Forum Mart
- Location: Bhubaneswar, Odisha, India
- Coordinates: 20°16′N 85°50′E﻿ / ﻿20.27°N 85.84°E
- Opening date: 2004
- Developer: Forum Group
- No. of stores and services: 50
- Total retail floor area: 200,000 sq ft (19,000 m^{2})
- No. of floors: G+3
- Website: forumprojects.in/projectListing.html

= Forum Mart =

Forum Mart is a shopping mall located at Janpath, Bhubaneswar in the state of Odisha, India. The shopping destination is spread over a floor area of two hundred thousand square feet. Publicly opened in 2004, the mall is one of the largest and oldest malls in Odisha. The mall has a total commercial space of 200,000 sq ft spread over four floors designed by the Forum Group. The Forum Group is known for establishing commercial complexes in India and abroad.

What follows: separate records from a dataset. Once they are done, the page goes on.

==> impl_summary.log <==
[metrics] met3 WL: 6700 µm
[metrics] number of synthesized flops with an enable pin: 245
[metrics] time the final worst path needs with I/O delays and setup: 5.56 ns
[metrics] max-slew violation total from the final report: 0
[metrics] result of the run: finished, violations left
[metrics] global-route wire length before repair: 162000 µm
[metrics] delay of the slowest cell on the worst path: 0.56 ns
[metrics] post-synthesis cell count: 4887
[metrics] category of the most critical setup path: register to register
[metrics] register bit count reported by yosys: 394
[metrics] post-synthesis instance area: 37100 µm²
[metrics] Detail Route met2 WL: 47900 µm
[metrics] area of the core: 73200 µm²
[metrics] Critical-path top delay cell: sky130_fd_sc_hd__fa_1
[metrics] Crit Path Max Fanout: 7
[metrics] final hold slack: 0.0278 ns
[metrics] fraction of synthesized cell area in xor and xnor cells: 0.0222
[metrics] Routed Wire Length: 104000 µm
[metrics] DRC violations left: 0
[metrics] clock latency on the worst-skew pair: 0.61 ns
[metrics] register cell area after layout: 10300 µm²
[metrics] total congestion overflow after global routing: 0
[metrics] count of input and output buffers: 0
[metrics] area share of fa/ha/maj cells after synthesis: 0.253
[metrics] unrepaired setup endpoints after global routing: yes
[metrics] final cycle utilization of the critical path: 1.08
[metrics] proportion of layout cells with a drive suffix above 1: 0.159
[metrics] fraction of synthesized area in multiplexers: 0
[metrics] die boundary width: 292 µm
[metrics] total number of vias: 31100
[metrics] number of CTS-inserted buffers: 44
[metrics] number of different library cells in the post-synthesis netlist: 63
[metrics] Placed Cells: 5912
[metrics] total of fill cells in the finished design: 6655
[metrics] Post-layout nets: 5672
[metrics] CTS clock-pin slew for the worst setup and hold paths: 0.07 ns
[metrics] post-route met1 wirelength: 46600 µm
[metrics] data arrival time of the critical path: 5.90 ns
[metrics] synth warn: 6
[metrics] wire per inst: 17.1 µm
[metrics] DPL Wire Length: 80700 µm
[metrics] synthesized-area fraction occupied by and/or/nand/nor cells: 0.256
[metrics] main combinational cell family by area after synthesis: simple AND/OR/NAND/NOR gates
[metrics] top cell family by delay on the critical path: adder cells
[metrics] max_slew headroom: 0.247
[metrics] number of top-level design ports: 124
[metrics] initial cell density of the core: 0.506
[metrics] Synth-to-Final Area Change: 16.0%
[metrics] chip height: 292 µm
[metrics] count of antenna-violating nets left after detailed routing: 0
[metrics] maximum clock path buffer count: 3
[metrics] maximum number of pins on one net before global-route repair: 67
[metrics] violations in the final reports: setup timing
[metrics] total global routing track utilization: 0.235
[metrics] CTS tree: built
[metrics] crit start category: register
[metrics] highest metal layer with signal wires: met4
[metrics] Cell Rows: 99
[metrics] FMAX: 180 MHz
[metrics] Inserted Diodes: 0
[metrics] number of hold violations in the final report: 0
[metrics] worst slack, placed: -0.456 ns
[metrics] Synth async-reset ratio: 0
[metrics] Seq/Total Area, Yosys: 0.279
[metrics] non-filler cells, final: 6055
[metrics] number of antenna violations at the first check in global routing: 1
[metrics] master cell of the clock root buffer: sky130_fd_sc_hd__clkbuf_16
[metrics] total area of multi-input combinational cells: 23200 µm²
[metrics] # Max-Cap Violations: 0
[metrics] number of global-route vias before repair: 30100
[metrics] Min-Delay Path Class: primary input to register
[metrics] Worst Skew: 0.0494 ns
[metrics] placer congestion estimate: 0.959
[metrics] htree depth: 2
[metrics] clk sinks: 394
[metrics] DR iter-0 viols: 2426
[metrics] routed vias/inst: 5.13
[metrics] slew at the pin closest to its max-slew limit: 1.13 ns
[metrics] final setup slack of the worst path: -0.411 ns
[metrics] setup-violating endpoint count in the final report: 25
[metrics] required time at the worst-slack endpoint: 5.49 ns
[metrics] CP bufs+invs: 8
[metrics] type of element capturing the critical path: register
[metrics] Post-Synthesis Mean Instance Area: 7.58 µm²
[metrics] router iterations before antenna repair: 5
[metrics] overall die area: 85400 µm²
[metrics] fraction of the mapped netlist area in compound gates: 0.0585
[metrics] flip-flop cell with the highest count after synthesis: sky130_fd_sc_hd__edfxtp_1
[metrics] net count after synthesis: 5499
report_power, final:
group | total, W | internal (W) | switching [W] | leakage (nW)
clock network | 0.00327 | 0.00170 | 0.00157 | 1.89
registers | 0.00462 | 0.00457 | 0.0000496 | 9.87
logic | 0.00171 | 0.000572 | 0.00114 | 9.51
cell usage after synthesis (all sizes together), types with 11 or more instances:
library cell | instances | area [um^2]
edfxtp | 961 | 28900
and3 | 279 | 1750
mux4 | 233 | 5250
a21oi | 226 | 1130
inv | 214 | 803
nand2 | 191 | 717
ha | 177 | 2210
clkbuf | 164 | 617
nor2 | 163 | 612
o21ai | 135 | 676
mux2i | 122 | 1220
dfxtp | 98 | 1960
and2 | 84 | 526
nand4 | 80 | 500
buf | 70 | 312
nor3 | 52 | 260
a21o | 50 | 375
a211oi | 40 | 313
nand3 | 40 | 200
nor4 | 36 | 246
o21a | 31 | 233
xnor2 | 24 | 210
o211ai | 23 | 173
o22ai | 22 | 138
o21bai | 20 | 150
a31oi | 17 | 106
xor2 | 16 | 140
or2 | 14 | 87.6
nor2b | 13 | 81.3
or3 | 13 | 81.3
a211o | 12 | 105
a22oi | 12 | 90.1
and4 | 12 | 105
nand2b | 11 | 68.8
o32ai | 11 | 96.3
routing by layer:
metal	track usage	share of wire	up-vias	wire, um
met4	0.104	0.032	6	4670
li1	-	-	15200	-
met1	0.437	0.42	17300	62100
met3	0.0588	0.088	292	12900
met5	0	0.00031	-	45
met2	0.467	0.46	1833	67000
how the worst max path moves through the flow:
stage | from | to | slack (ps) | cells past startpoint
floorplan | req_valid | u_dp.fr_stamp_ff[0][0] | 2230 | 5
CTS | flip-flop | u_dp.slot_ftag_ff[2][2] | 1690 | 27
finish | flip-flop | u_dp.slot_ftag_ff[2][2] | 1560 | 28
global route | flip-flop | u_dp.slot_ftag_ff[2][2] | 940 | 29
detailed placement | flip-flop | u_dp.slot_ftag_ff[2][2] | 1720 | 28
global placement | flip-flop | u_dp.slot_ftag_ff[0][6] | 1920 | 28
==> src/sv/sensor_channel_smoother.sv <==
// sensor_channel_smoother: per-channel exponential smoothing with voltage and die
// temperature calibration, run by a four-step microprogram. Depends on scs_pkg.
//
// Usage
//   Input channel (s_valid/s_ready, s_channel, s_sample): one converter sample tagged
//   with its channel. Result channel (m_valid/m_ready, m_*): channel, new smoothed
//   level, kind, and millivolts (channel 0) or die temperature in C (channel 3).
//   Unused result fields read zero. A channel with no stored level (>= NUM_CH) is
//   taken and dropped: no state change, no result.
//   Configuration: cfg_wr_en/cfg_index/cfg_wdata, one register per cycle, no wait;
//   writes to unknown indexes are ignored. Write only while the block is idle.
//   Operation: a transfer on the input starts a fixed four-step program on one shared
//   11x16 multiplier (weight multiply, blend, calibration multiply, finish). The
//   result is registered at the end of the fourth step. The input is open only in
//   the first step, so a new sample is taken only once the last one's result is
//   loaded. The multiplier, used by three dependent steps, is why the steps run in series.
//   Stall: the finish step holds until the output register is free (empty or being
//   taken), so a stalled receiver stops the input with one result buffered and one held.
//   Reset (aresetn low, synchronous): levels cleared to zero, registers to their
//   defaults (weight 8, scale 1024, rest zero), output register empty.
module sensor_channel_smoother #(
    parameter int unsigned NUM_CH = scs_pkg::NUM_CH_DEF
) (
    input  logic                                aclk,
    input  logic                                aresetn,
    // configuration
    input  logic                                cfg_wr_en,
    input  logic [scs_pkg::CFG_IDX_W-1:0]       cfg_index,
    input  logic [scs_pkg::CFG_DATA_W-1:0]      cfg_wdata,
    // input channel
    input  logic                                s_valid,
    output logic                                s_ready,
    input  logic [scs_pkg::CH_BITS-1:0]         s_channel,
    input  logic [scs_pkg::SAMPLE_BITS-1:0]     s_sample,
    // result channel
    output logic                                m_valid,
    input  logic                                m_ready,
    output logic [scs_pkg::CH_BITS-1:0]         m_out_channel,
    output logic [scs_pkg::SAMPLE_BITS-1:0]     m_level,
    output logic [scs_pkg::KIND_BITS-1:0]       m_kind,
    output logic [scs_pkg::MV_BITS-1:0]         m_millivolts,
    output logic signed [scs_pkg::TEMP_BITS-1:0] m_temperature_c
);

    localparam int unsigned CH_IDX_W = (NUM_CH > 1) ? $clog2(NUM_CH) : 1;

    // ---------------- configuration registers ----------------
    logic [scs_pkg::W_BITS-1:0]  filter_weight_reg;
    logic [15:0]                 volt_scale_reg;
    logic [15:0]                 volt_offset_reg;
    logic [7:0]                  temp_offset_reg;
    logic [7:0]                  temp_gain_reg;

    always_ff @(posedge aclk) begin
        if (!aresetn) begin
            filter_weight_reg <= 6'd8;
            volt_scale_reg    <= 16'd1024;
            volt_offset_reg   <= '0;
            temp_offset_reg   <= '0;
            temp_gain_reg     <= '0;
        end else if (cfg_wr_en) begin
            unique case (cfg_index)
                scs_pkg::REG_FILTER_WEIGHT: filter_weight_reg <= cfg_wdata[scs_pkg::W_BITS-1:0];
                scs_pkg::REG_VOLT_SCALE:    volt_scale_reg    <= cfg_wdata;
                scs_pkg::REG_VOLT_OFFSET:   volt_offset_reg   <= cfg_wdata;
                scs_pkg::REG_TEMP_OFFSET:   temp_offset_reg   <= cfg_wdata[7:0];
                scs_pkg::REG_TEMP_GAIN:     temp_gain_reg     <= cfg_wdata[7:0];
                default: ;
            endcase
        end
    end

    // weights above full scale act as full scale
    logic [scs_pkg::W_BITS-1:0] w_sat;
    logic [scs_pkg::W_BITS-1:0] w_old;
    assign w_sat = (filter_weight_reg > scs_pkg::W_FULL) ? scs_pkg::W_FULL : filter_weight_reg;
    assign w_old = scs_pkg::W_FULL - w_sat;

    // ---------------- sequencer ----------------
    scs_pkg::step_t  step_reg, step_next;
    scs_pkg::ucode_t uw;
    logic            cond_ok;
    logic            ch_ok;
    logic            out_free;

    assign uw       = scs_pkg::ucode_rom(step_reg);
    assign s_ready  = uw.in_ready;
    assign ch_ok    = (32'(s_channel) < NUM_CH);
    assign out_free = !m_valid || m_ready;

    always_comb begin
        case (uw.cond)
            scs_pkg::COND_ALWAYS: cond_ok = 1'b1;
            scs_pkg::COND_IN:     cond_ok = s_valid && ch_ok;
            scs_pkg::COND_OUT:    cond_ok = out_free;
            default:              cond_ok = 1'b0;
        endcase
        step_next = cond_ok ? uw.target : step_reg;
    end

    // ---------------- datapath ----------------
    logic [scs_pkg::SAMPLE_BITS-1:0] level_mem [NUM_CH];
    logic [scs_pkg::CH_BITS-1:0]     ch_reg;
    logic [CH_IDX_W-1:0]             ch_idx;
    logic [scs_pkg::ACC_W-1:0]       acc_reg;
    logic [scs_pkg::ACC_W-1:0]       acc_sum;
    logic [scs_pkg::SAMPLE_BITS-1:0] level_reg;
    logic [scs_pkg::PROD_W-1:0]      prod_reg;

    assign ch_idx = CH_IDX_W'(ch_reg);

    // die difference, clamped at zero: level - sext(offset) in 12-bit signed
    logic signed [11:0]              die_diff;
    logic [scs_pkg::MUL_A_W-1:0]     die_clamp;
    assign die_diff  = $signed({2'b00, level_reg}) - 12'(signed'(temp_offset_reg));
    assign die_clamp = die_diff[11] ? '0 : die_diff[10:0];

    // shared multiplier operands
    logic [scs_pkg::MUL_A_W-1:0] mul_a;
    logic [scs_pkg::MUL_B_W-1:0] mul_b;
    logic [scs_pkg::PROD_W-1:0]  prod;

    always_comb begin
        case (uw.mul_sel)
            scs_pkg::MUL_NEW: begin
                mul_a = scs_pkg::MUL_A_W'(s_sample);
                mul_b = scs_pkg::MUL_B_W'(w_sat);
            end
            scs_pkg::MUL_OLD: begin
                mul_a = scs_pkg::MUL_A_W'(level_mem[ch_idx]);
                mul_b = scs_pkg::MUL_B_W'(w_old);
            end
            scs_pkg::MUL_CAL: begin
                if (ch_reg == scs_pkg::CH_DIE) begin
                    mul_a = die_clamp;
                    mul_b = scs_pkg::MUL_B_W'(temp_gain_reg);
                end else begin
                    mul_a = scs_pkg::MUL_A_W'(level_reg);
                    mul_b = volt_scale_reg;
                end
            end
            default: begin
                mul_a = '0;
                mul_b = '0;
            end
        endcase
        prod = scs_pkg::PROD_W'(mul_a) * scs_pkg::PROD_W'(mul_b);
    end

    // the two weights add up to 32, so the sum stays below 32 * 1024 and fits ACC_W
    assign acc_sum = acc_reg + prod[scs_pkg::ACC_W-1:0] + scs_pkg::ROUND_HALF;

    // result formatting
    logic [15:0]                 mv_val;
    logic [18:0]                 t_round;
    logic signed [11:0]          t_c;
    logic [scs_pkg::TEMP_BITS-1:0] t_sat;
    logic [scs_pkg::KIND_BITS-1:0] kind_val;

    always_comb begin
        mv_val  = prod_reg[25:10] + volt_offset_reg;
        t_round = prod_reg[18:0] + scs_pkg::TEMP_ROUND;
        t_c     = $signed({1'b0, t_round[18:8]}) - $signed(scs_pkg::KELVIN_OFS);
        t_sat   = (t_c > $signed(scs_pkg::TEMP_MAX)) ? scs_pkg::TEMP_MAX[10:0] : t_c[10:0];
        case (ch_reg)
            scs_pkg::CH_VOLT: kind_val = scs_pkg::KIND_MV;
            scs_pkg::CH_DIE:  kind_val = scs_pkg::KIND_TEMP;
            default:          kind_val = scs_pkg::KIND_LEVEL;
        endcase
    end

    // control state
    logic m_valid_reg;

    always_ff @(posedge aclk) begin
        if (!aresetn) begin
            step_reg    <= scs_pkg::STEP_FETCH;
            m_valid_reg <= 1'b0;
            for (int i = 0; i < NUM_CH; i++) begin
                level_mem[i] <= '0;
            end
        end else begin
            step_reg <= step_next;
            if (uw.out_load && out_free) begin
                m_valid_reg <= 1'b1;
            end else if (m_ready) begin
                m_valid_reg <= 1'b0;
            end
            if (uw.acc_blend) begin
                level_mem[ch_idx] <= acc_sum[scs_pkg::ACC_W-1:5];
            end
        end
    end

    // payload registers
    logic [scs_pkg::CH_BITS-1:0]     m_channel_reg;
    logic [scs_pkg::SAMPLE_BITS-1:0] m_level_reg;
    logic [scs_pkg::KIND_BITS-1:0]   m_kind_reg;
    logic [scs_pkg::MV_BITS-1:0]     m_mv_reg;
    logic [scs_pkg::TEMP_BITS-1:0]   m_temp_reg;

    always_ff @(posedge aclk) begin
        if (uw.in_ready && s_valid) begin
            ch_reg <= s_channel;
        end
        if (uw.acc_load) begin
            acc_reg <= prod[scs_pkg::ACC_W-1:0];
        end
        if (uw.acc_blend) begin
            level_reg <= acc_sum[scs_pkg::ACC_W-1:5];
        end
        if (uw.prod_load) begin
            prod_reg <= prod;
        end
        if (uw.out_load && out_free) begin
            m_channel_reg <= ch_reg;
            m_level_reg   <= level_reg;
            m_kind_reg    <= kind_val;
            m_mv_reg      <= (kind_val == scs_pkg::KIND_MV)   ? mv_val : '0;
            m_temp_reg    <= (kind_val == scs_pkg::KIND_TEMP) ? t_sat  : '0;
        end
    end

    assign m_valid         = m_valid_reg;
    assign m_out_channel   = m_channel_reg;
    assign m_level         = m_level_reg;
    assign m_kind          = m_kind_reg;
    assign m_millivolts    = m_mv_reg;
    assign m_temperature_c = $signed(m_temp_reg);

endmodule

It contains approximately 50 outlets, including cafeterias, food courts, restaurants, parking space and a hypermarket.

==Specifications==
- 100% Power Backup
- Fire Fighting System
- HVAC and AHU
- RCC Framed Earthquake Resistant

==Features==
===Leisure===
- Plaza

===Hospitality===
- Cafeteria
- Food Court
- Restaurants

===Business===
- Office Spaces

===Others===
- Departmental Anchors
- Hypermarket

== Fire safety ==
An inspection by Odisha Fire Services department in 10 malls including Forum Mart found several lapses in implementation of adequate fire safety measures.